Hepsi de, hükümetten ruhsatlı. RTÜK’ün kontrolünde değil, sanki himayesinde. Amaçları, sadece para kazanmak. Merak ediliyor. Bu paraların bir kısmı, acaba nereye gidiyor?
Değerli okurlarım; Bu satırları sadece bir vatandaş olarak değil, ülkenin çocuklarının ve yeni yetişmekte olan neslin terbiyesine harcamış bir kişi olarak yazıyorum. Ve, bu gidişattan büyük üzüntü duyuyordum.
Evimizde ya da işimizde seyrettiğimiz, TV denilen o kutunun içinde yüzlerce kanal var. Hepsi ülke çapında yayın yapıyor. Biz onlara ulusal TV kanalı diyoruz. Yani, büyük küçük herkese hitab ediyorlar.
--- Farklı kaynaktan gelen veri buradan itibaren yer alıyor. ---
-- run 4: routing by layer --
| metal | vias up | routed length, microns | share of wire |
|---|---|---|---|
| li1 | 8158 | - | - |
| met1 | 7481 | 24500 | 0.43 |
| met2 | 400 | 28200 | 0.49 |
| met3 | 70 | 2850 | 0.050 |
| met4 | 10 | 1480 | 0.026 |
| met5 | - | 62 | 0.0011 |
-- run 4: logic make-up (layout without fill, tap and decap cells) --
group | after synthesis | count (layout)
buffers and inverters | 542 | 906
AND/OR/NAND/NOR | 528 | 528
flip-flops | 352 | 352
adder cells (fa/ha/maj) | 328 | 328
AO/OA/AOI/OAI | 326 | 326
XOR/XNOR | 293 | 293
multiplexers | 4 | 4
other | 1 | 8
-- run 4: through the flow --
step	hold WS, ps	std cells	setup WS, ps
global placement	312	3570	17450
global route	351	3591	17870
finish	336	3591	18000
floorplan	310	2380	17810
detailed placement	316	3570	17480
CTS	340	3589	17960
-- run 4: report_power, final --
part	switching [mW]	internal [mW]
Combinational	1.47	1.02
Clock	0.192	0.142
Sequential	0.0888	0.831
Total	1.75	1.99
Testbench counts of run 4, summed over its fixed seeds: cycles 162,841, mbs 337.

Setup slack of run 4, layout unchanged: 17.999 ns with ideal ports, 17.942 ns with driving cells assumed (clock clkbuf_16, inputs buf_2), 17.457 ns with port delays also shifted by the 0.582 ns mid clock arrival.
Source: an optimization exercise on an open RTL-to-GDS flow (aim: small area, a short achievable clock period and few clock cycles). Production flows keep margins and buffers that such runs may drop. In this exercise RTL edits were held to simulation tests only and were not proved equivalent to the original. Power and IR drop assume default switching activity.

[flow/design.v]
module engine_div (
    input  wire [34:0] a,
    input  wire [34:0] b,
    input  wire        sub,
    output wire [35:0] sum
);
    assign sum = {1'b0, a} + {1'b0, (b ^ {35{sub}})} + {35'd0, sub};
endmodule
module stepper_engine (
    input  wire        clk,
    input  wire        rst,
    input  wire        tick_valid,
    output wire        tick_ready,
    input  wire        bus_valid,
    input  wire        bus_write,
    input  wire [7:0]  bus_addr,
    input  wire [31:0] bus_wdata,
    output wire        bus_ready,
    output reg         bus_rvalid,
    output reg  [31:0] bus_rdata,
    output wire        step_out,
    output wire        dir_out,
    output wire        ena_out
);
    localparam [1:0] RS_STOP = 2'd0, RS_ACCEL = 2'd1, RS_RUN = 2'd2, RS_DECEL = 2'd3;
    localparam [4:0] U_IDLE  = 5'd0,
                     U_EP1   = 5'd1,    
                     U_EP2   = 5'd2,    
                     U_EP3   = 5'd3,    
                     U_EP4   = 5'd4,    
                     U_NORM  = 5'd5,    
                     U_DIV   = 5'd6,    
                     U_MUL   = 5'd7,    
                     U_SQRT  = 5'd8,    
                     U_P0    = 5'd9,    
                     U_P1    = 5'd10,   
                     U_P2    = 5'd11,   
                     U_P3    = 5'd12,   
                     U_P4    = 5'd13,   
                     U_P5    = 5'd14,   
                     U_P6    = 5'd15,   
                     U_P7    = 5'd16,   
                     U_P8    = 5'd17,   
                     U_P9    = 5'd18,   
                     U_P10A  = 5'd19,   
                     U_P10B  = 5'd20,   
                     U_P11A  = 5'd21,   
                     U_P11B  = 5'd22,   
                     U_P12   = 5'd23,   
                     U_P12B  = 5'd24,   
                     U_P12C  = 5'd25,   
                     U_P12D  = 5'd26,   
                     U_P12E  = 5'd27,   
                     U_PEND  = 5'd28,   
                     U_EP5   = 5'd29;   
    localparam F_ARS = 0, F_AR = 1, F_ARS2 = 2, F_ASD2 = 3, F_ASD = 4, F_AACC = 5,
               F_AN = 6, F_AMSL = 7, F_BD = 8, F_BTR = 9, F_BREST = 10, F_BR = 11,
               F_BQ = 12, F_BST = 13, F_BDEC = 14, F_SUB = 15, F_MUL = 16, F_EP3 = 17,
               F_P1 = 18, F_IDLE = 19;
    function [19:0] ufl;
        input [4:0] s;
        begin
            ufl = 20'd0;
            case (s)
                U_IDLE:  ufl[F_IDLE] = 1'b1;
                U_EP1:   begin ufl[F_ASD2] = 1'b1; ufl[F_BREST] = 1'b1; end
                U_EP2, U_EP4, U_P11B:
                         begin ufl[F_BR] = 1'b1; ufl[F_SUB] = 1'b1; end
                U_EP3:   begin ufl[F_ASD] = 1'b1; ufl[F_BQ] = 1'b1; ufl[F_EP3] = 1'b1; end
                U_NORM, U_DIV:
                         begin ufl[F_ARS] = 1'b1; ufl[F_BD] = 1'b1; ufl[F_SUB] = 1'b1; end
                U_MUL:   begin ufl[F_AR] = 1'b1; ufl[F_BD] = 1'b1; ufl[F_MUL] = 1'b1; end
                U_SQRT:  begin ufl[F_ARS2] = 1'b1; ufl[F_BTR] = 1'b1; ufl[F_SUB] = 1'b1; end
                U_P1:    begin ufl[F_BST] = 1'b1; ufl[F_P1] = 1'b1; end
                U_P9:    begin ufl[F_AACC] = 1'b1; ufl[F_BDEC] = 1'b1; end
                U_P10B:  begin ufl[F_AMSL] = 1'b1; ufl[F_BQ] = 1'b1; ufl[F_SUB] = 1'b1; end
                U_P11A, U_P12D:
                         begin ufl[F_AN] = 1'b1; ufl[F_BQ] = 1'b1; ufl[F_SUB] = 1'b1; end
                U_P12E:  begin ufl[F_BQ] = 1'b1; ufl[F_SUB] = 1'b1; end
                default: ;
            endcase
        end
    endfunction
    reg        direction;
    reg [1:0]  run_state;
    reg [31:0] step_delay;
    reg [31:0] min_delay;
    reg [31:0] accel_count;
    reg [31:0] decel_start;
    reg [31:0] decel_val;
    reg [31:0] rest;
    reg [31:0] last_accel_delay;
    reg [31:0] step_count;
    reg        edge_parity;
    reg        running;
    reg [31:0] arg_steps;
    reg [31:0] arg_accel;
    reg [31:0] arg_decel;
    reg [31:0] arg_speed;
    reg [9:0]  tmr;
    reg        tmr_is1;
    reg        ch_en;
    reg        tim_en;
    reg        out_q;
    reg        ena_q;
    reg [4:0]  ustate;
    reg [19:0] uf;
    reg [4:0]  uret;      
    reg [4:0]  umret;     
    reg        rdy;       
    reg [33:0] R;
    reg [34:0] Q;
    reg [33:0] D;
    reg [5:0]  j;
    reg [5:0]  mk;
    reg        xneg;
    reg        qneg;
    reg        ovf_mode;
    reg        ovf;
    reg        dvalid;    
    reg        ep_go;     
    reg        p_go;      
    reg        sge_q;     
    reg        acnn_q;    
    reg        le_q;      
    assign step_out = out_q;
    assign dir_out  = direction;
    assign ena_out  = ena_q;
    assign tick_ready = rdy && !(ch_en && edge_parity && run_state[0] && tmr_is1 && !dvalid);
    assign bus_ready  = rdy;
    wire tick_acc = tick_valid && tick_ready;
    wire bus_acc  = bus_valid && rdy;
    wire wr_acc   = bus_acc && bus_write;
    wire rd_acc   = bus_acc && !bus_write;
    wire match    = tick_acc && ch_en && tmr_is1;
    wire step_now = match && edge_parity;
    wire cmd_wr   = wr_acc && (bus_addr == 8'h00);
    wire plan_ok  = !running && (arg_accel != 32'd0) && (arg_decel != 32'd0) &&
                    (arg_speed != 32'd0) && (arg_steps != 32'd0) &&
                    (arg_steps != 32'h8000_0000);
    wire plan_go  = cmd_wr && (bus_wdata == 32'd1) && plan_ok;
    wire n_is_one = (arg_steps == 32'd1) || (arg_steps == 32'hFFFF_FFFF);
    wire [31:0] sc_inc   = step_count + 32'd1;
    wire [31:0] ac_inc   = accel_count + 32'd1;
    wire        sc_ge_ds = ($signed(sc_inc) >= $signed(decel_start));
    wire        q_le_md  = ($signed(Q[31:0]) <= $signed(min_delay));
    wire        q_zero   = (Q[31:0] == 32'd0);
    wire [31:0] q_fix    = q_zero ? 32'd1 : Q[31:0];
    wire [34:0] Rs    = {R, Q[34]};
    wire [34:0] Rs2   = {1'b0, R[31:0], Q[27:26]};
    wire [34:0] trial = {17'd0, D[15:0], 2'b01};
    wire [34:0] add_a =
          ({35{uf[F_ARS]}}  & Rs)
        | ({35{uf[F_AR]}}   & {1'b0, R})
        | ({35{uf[F_ARS2]}} & Rs2)
        | ({35{uf[F_ASD2]}} & {{2{step_delay[31]}}, step_delay, 1'b0})
        | ({35{uf[F_ASD]}}  & {3'd0, step_delay})
        | ({35{uf[F_AACC]}} & {3'd0, arg_accel})
        | ({35{uf[F_AN]}}   & {3'd0, accel_count})
        | ({35{uf[F_AMSL]}} & {3'd0, decel_val});
    wire [34:0] add_b =
          ({35{uf[F_BD] && (!uf[F_MUL] || Q[0])}} & {1'b0, D})
        | ({35{uf[F_BTR]}}  & trial)
        | ({35{uf[F_BREST]}} & {{3{rest[31]}}, rest})
        | ({35{uf[F_BR]}}   & {R[33], R})
        | ({35{uf[F_BQ]}}   & {3'd0, Q[31:0]})
        | ({35{uf[F_BST]}}  & {3'd0, arg_steps})
        | ({35{uf[F_BDEC]}} & {3'd0, arg_decel});
    wire add_sub = uf[F_SUB] || (uf[F_EP3] && !(xneg ^ qneg)) || (uf[F_P1] && arg_steps[31]);
    wire [35:0] add_s;
    engine_div u_add (.a(add_a), .b(add_b), .sub(add_sub), .sum(add_s));
    wire ge = add_s[35];
    function [5:0] kmax;
        input [31:0] x;
        begin
            if      (x[31:28] != 4'd0) kmax = 6'd32;
            else if (x[27:24] != 4'd0) kmax = 6'd28;
            else if (x[23:20] != 4'd0) kmax = 6'd24;
            else if (x[19:16] != 4'd0) kmax = 6'd20;
            else if (x[15:12] != 4'd0) kmax = 6'd16;
            else if (x[11:8]  != 4'd0) kmax = 6'd12;
            else if (x[7:4]   != 4'd0) kmax = 6'd8;
            else                       kmax = 6'd4;
        end
    endfunction
    reg [31:0] rd_mux;
    always @(*) begin
        case (bus_addr)
            8'h04: rd_mux = {22'd0, 1'b0, out_q, ena_q, tim_en, ch_en,
                             edge_parity, direction, run_state, running};
            8'h08: rd_mux = arg_steps;
            8'h0C: rd_mux = arg_accel;
            8'h10: rd_mux = arg_decel;
            8'h14: rd_mux = arg_speed;
            8'h18: rd_mux = step_delay;
            8'h1C: rd_mux = min_delay;
            8'h20: rd_mux = accel_count;
            8'h24: rd_mux = decel_start;
            8'h28: rd_mux = decel_val;
            8'h2C: rd_mux = rest;
            8'h30: rd_mux = last_accel_delay;
            8'h34: rd_mux = step_count;
            default: rd_mux = 32'd0;
        endcase
    end
    reg [9:0] tmr_n;
    always @(*) begin
        tmr_n = tmr;
        if (tick_acc)
            tmr_n = match ? step_delay[9:0] : (tmr - 10'd1);
        if (ustate == U_P0 && n_is_one)
            tmr_n = 10'd200;
        if (ustate == U_P6)
            tmr_n = q_le_md ? min_delay[9:0] : Q[9:0];
    end
    task go;
        input [4:0] s;
        begin
            ustate <= s;
            uf     <= ufl(s);
        end
    endtask
    always @(posedge clk) begin
        if (rst) begin
            direction        <= 1'b0;
            run_state        <= RS_STOP;
            step_delay       <= 32'd0;
            min_delay        <= 32'd0;
            accel_count      <= 32'd0;
            decel_start      <= 32'd0;
            decel_val        <= 32'd0;
            rest             <= 32'd0;
            last_accel_delay <= 32'd0;
            step_count       <= 32'd0;
            edge_parity      <= 1'b0;
            running          <= 1'b0;
            arg_steps        <= 32'd0;
            arg_accel        <= 32'd0;
            arg_decel        <= 32'd0;
            arg_speed        <= 32'd0;
            tmr              <= 10'd0;
            tmr_is1          <= 1'b0;
            ch_en            <= 1'b0;
            tim_en           <= 1'b0;
            out_q            <= 1'b0;
            ena_q            <= 1'b0;
            bus_rvalid       <= 1'b0;
            bus_rdata        <= 32'd0;
            ustate           <= U_IDLE;
            uf               <= ufl(U_IDLE);
            uret             <= U_IDLE;
            umret            <= U_IDLE;
            rdy              <= 1'b1;
            R                <= 34'd0;
            Q                <= 35'd0;
            D                <= 34'd0;
            j                <= 6'd0;
            mk               <= 6'd0;
            xneg             <= 1'b0;
            qneg             <= 1'b0;
            ovf_mode         <= 1'b0;
            ovf              <= 1'b0;
            dvalid           <= 1'b0;
            ep_go            <= 1'b0;
            p_go             <= 1'b0;
            sge_q            <= 1'b0;
            acnn_q           <= 1'b0;
            le_q             <= 1'b0;
        end else begin
            bus_rvalid <= rd_acc;
            bus_rdata  <= rd_mux;
            tmr        <= tmr_n;
            tmr_is1    <= (tmr_n == 10'd1);
            sge_q  <= sc_ge_ds;
            acnn_q <= !ac_inc[31];
            ep_go  <= 1'b0;
            p_go   <= 1'b0;
            if (p_go)
                go(U_P0);
            else if (ep_go)
                go(U_EP1);
            else case (ustate)
                U_EP1: begin
                    R    <= add_s[33:0];
                    xneg <= add_s[34];
                    D    <= ac_inc[31] ? {~ac_inc, 2'b11} : {ac_inc, 2'b01};
                    qneg <= ac_inc[31];
                    Q    <= 35'd0;
                    j    <= 6'd0;
                    uret <= U_EP3;
                    go(add_s[34] ? U_EP2 : U_NORM);
                end
                U_EP2: begin
                    R <= add_s[33:0];
                    go(U_NORM);
                end
                U_EP3: begin
                    Q[31:0] <= add_s[31:0];
                    go(xneg ? U_EP4 : U_EP5);
                end
                U_EP4: begin
                    R <= add_s[33:0];
                    go(U_EP5);
                end
                U_EP5: begin
                    le_q   <= q_le_md;
                    dvalid <= 1'b1;
                    go(U_IDLE);
                end
                U_NORM: begin
                    if (ge) begin
                        if (ovf_mode && j == 6'd33) begin
                            ovf <= 1'b1;
                            go(uret);
                        end else begin
                            R <= {1'b0, R[33:1]};
                            Q <= {R[0], Q[34:1]};
                            j <= j + 6'd1;
                        end
                    end else if (j == 6'd0) begin
                        go(uret);
                    end else begin
                        R <= Rs[33:0];
                        Q <= {Q[33:0], 1'b0};
                        j <= j - 6'd1;
                        go((j == 6'd1) ? uret : U_DIV);
                    end
                end
                U_DIV: begin
                    R <= ge ? add_s[33:0] : Rs[33:0];
                    Q <= {Q[33:0], ge};
                    j <= j - 6'd1;
                    if (j == 6'd1)
                        go(uret);
                end
                U_MUL: begin
                    R <= add_s[34:1];
                    Q <= {add_s[0], Q[34:1]};
                    j <= j + 6'd1;
                    if (j + 6'd1 == mk)
                        go(umret);
                end
                U_SQRT: begin
                    R <= ge ? add_s[33:0] : Rs2[33:0];
                    D <= {D[32:0], ge};
                    Q <= {Q[32:0], 2'b00};
                    j <= j - 6'd1;
                    if (j == 6'd1)
                        go(U_P4);
                end
                U_P0: begin
                    if (n_is_one) begin
                        accel_count <= 32'hFFFF_FFFF;
                        run_state   <= RS_DECEL;
                        step_delay  <= 32'd200;
                        rdy         <= 1'b1;
                        go(U_EP1);
                    end else begin
                        go(U_P1);
                    end
                end
                U_P1: begin
                    accel_count <= add_s[31:0];            
                    R    <= 34'd10000;
                    Q    <= 35'd0;
                    D    <= {2'b00, arg_speed};
                    j    <= 6'd0;
                    uret <= U_P2;
                    go(U_NORM);
                end
                U_P2: begin
                    min_delay <= Q[31:0];
                    R    <= 34'd200000000;
                    Q    <= 35'd0;
                    D    <= {2'b00, arg_accel};
                    j    <= 6'd0;
                    uret <= U_P3;
                    go(U_NORM);
                end
                U_P3: begin
                    R <= 34'd0;
                    D <= 34'd0;
                    j <= 6'd14;
                    go(U_SQRT);
                end
                U_P4: begin
                    R     <= 34'd0;
                    Q     <= 35'd169;
                    j     <= 6'd0;
                    mk    <= 6'd8;
                    umret <= U_P5;
                    go(U_MUL);
                end
                U_P5: begin
                    D    <= 34'd250;
                    uret <= U_P6;
                    go(U_NORM);
                end
                U_P6: begin
                    if (q_le_md) begin
                        step_delay <= min_delay;
                        run_state  <= RS_RUN;
                    end else begin
                        step_delay <= Q[31:0];
                        run_state  <= RS_ACCEL;
                    end
                    R     <= 34'd0;
                    Q     <= {3'd0, arg_speed};
                    D     <= {2'b00, arg_speed};
                    j     <= 6'd0;
                    mk    <= kmax(arg_speed);
                    umret <= U_P7;
                    go(U_MUL);
                end
                U_P7: begin
                    D        <= {1'b0, arg_accel, 1'b0};
                    ovf_mode <= 1'b1;
                    ovf      <= 1'b0;
                    uret     <= U_P8;
                    go(U_NORM);
                end
                U_P8: begin
                    decel_val <= q_fix;                    
                    ovf_mode  <= 1'b0;
                    R     <= 34'd0;
                    Q     <= {3'd0, accel_count};
                    D     <= {2'b00, arg_decel};
                    j     <= 6'd0;
                    mk    <= kmax(accel_count);
                    umret <= U_P9;
                    go(U_MUL);
                end
                U_P9: begin
                    D    <= add_s[33:0];
                    uret <= U_P10A;
                    go(U_NORM);
                end
                U_P10A: begin
                    Q[31:0]     <= q_fix;
                    decel_start <= q_fix;                  
                    go(U_P10B);
                end
                U_P10B: begin
                    go((ovf || ge) ? U_P11A : U_P12);
                end
                U_P11A: begin
                    R <= add_s[33:0];                      
                    go(U_P11B);
                end
                U_P11B: begin
                    decel_val <= add_s[31:0];
                    go(U_PEND);
                end
                U_P12: begin
                    R     <= 34'd0;
                    Q     <= {3'd0, decel_val};
                    D     <= {2'b00, arg_accel};
                    j     <= 6'd0;
                    mk    <= kmax(decel_val);
                    umret <= U_P12B;
                    go(U_MUL);
                end
                U_P12B: begin
                    D    <= {2'b00, arg_decel};
                    uret <= U_P12C;
                    go(U_NORM);
                end
                U_P12C: begin
                    Q[31:0] <= q_fix;
                    go(U_P12D);
                end
                U_P12D: begin
                    decel_start <= add_s[31:0];
                    go(U_P12E);
                end
                U_P12E: begin
                    decel_val <= add_s[31:0];
                    go(U_PEND);
                end
                U_PEND: begin
                    accel_count <= 32'd0;
                    rdy         <= 1'b1;
                    go(U_EP1);
                end
                default: ;
            endcase
            if (match) begin
                out_q       <= ~out_q;
                edge_parity <= ~edge_parity;
            end
            if (step_now) begin
                dvalid <= 1'b0;
                case (run_state)
                    RS_STOP: begin
                        step_count  <= 32'd0;
                        rest        <= 32'd0;
                        accel_count <= 32'd0;
                        ch_en       <= 1'b0;
                        running     <= 1'b0;
                    end
                    RS_RUN: begin
                        step_count <= sc_inc;
                        if (sge_q) begin
                            accel_count <= decel_val;
                            step_delay  <= last_accel_delay;
                            run_state   <= RS_DECEL;
                        end else begin
                            step_delay  <= min_delay;
                        end
                        ep_go <= 1'b1;
                    end
                    default: begin
                        step_count  <= sc_inc;
                        accel_count <= ac_inc;
                        rest        <= R[31:0];
                        step_delay  <= Q[31:0];
                        if (run_state == RS_ACCEL) begin
                            if (sge_q) begin
                                accel_count <= decel_val;
                                run_state   <= RS_DECEL;
                            end else if (le_q) begin
                                last_accel_delay <= Q[31:0];
                                step_delay       <= min_delay;
                                rest             <= 32'd0;
                                run_state        <= RS_RUN;
                            end
                        end else if (acnn_q) begin
                            run_state <= RS_STOP;
                        end
                        ep_go <= 1'b1;
                    end
                endcase
            end
            if (wr_acc) begin
                case (bus_addr)
                    8'h00: if (bus_wdata == 32'd2) run_state <= RS_STOP;
                    8'h08: arg_steps <= bus_wdata;
                    8'h0C: arg_accel <= bus_wdata;
                    8'h10: arg_decel <= bus_wdata;
                    8'h14: arg_speed <= bus_wdata;
                    default: ;
                endcase
            end
            if (plan_go) begin
                direction <= arg_steps[31];
                running   <= 1'b1;
                ch_en     <= 1'b1;
                ena_q     <= 1'b1;
                tim_en    <= 1'b1;
                rdy       <= 1'b0;
                dvalid    <= 1'b0;
                p_go      <= 1'b1;
            end
        end
    end
endmodule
Seyredenleri çok.
Bu büyük sayılarla ifade edilen kanalın içinde çok azı düzgün ve denetime önem veren nitelikte yayın yapıyor. Halka faydalı da oluyor. Bunların çoğu iktidar yanlısı, yani yandaş yayın yapsa da, ahlaki yönden ölçüyü kaçırmıyorlar. Laik bir ülkenin televizyonu olduklarını da, genellikle unutmuyorlar.
YA ÖTEKİLERİ…
Sayıları kadar çok ki. Amaçları, bir malı ya da yine çıkar için mübarek İslam dinini pazarlamak. Hem de, birçok hatalarla, yanlışlarla beraber.
Elimde kumanda geziniyorum. O da ne? Çıplak kadın görüntüleri, hem de ne çıplak. Utanmasalar, o kadını tepeden tırnağa ve tamamen soyup gösterecekler. Ancak, gösterdikleri onların amacına yetiyor. Amaçları, cinsel uyarıcı dedikleri bir maddeyi pazarlamak. Bunu yaparken de, insanları önce tahrik, sonra da bunu almaya teşvik etmek.
Daha beteri de var. Öyle bir madde sattıklarını söylüyorlar ki, bu madde erkekte cinsel organı 7 santim büyütürken, sertleştiriyor(muş) ve kurulan ilişkiyi geciktiriyor(muş).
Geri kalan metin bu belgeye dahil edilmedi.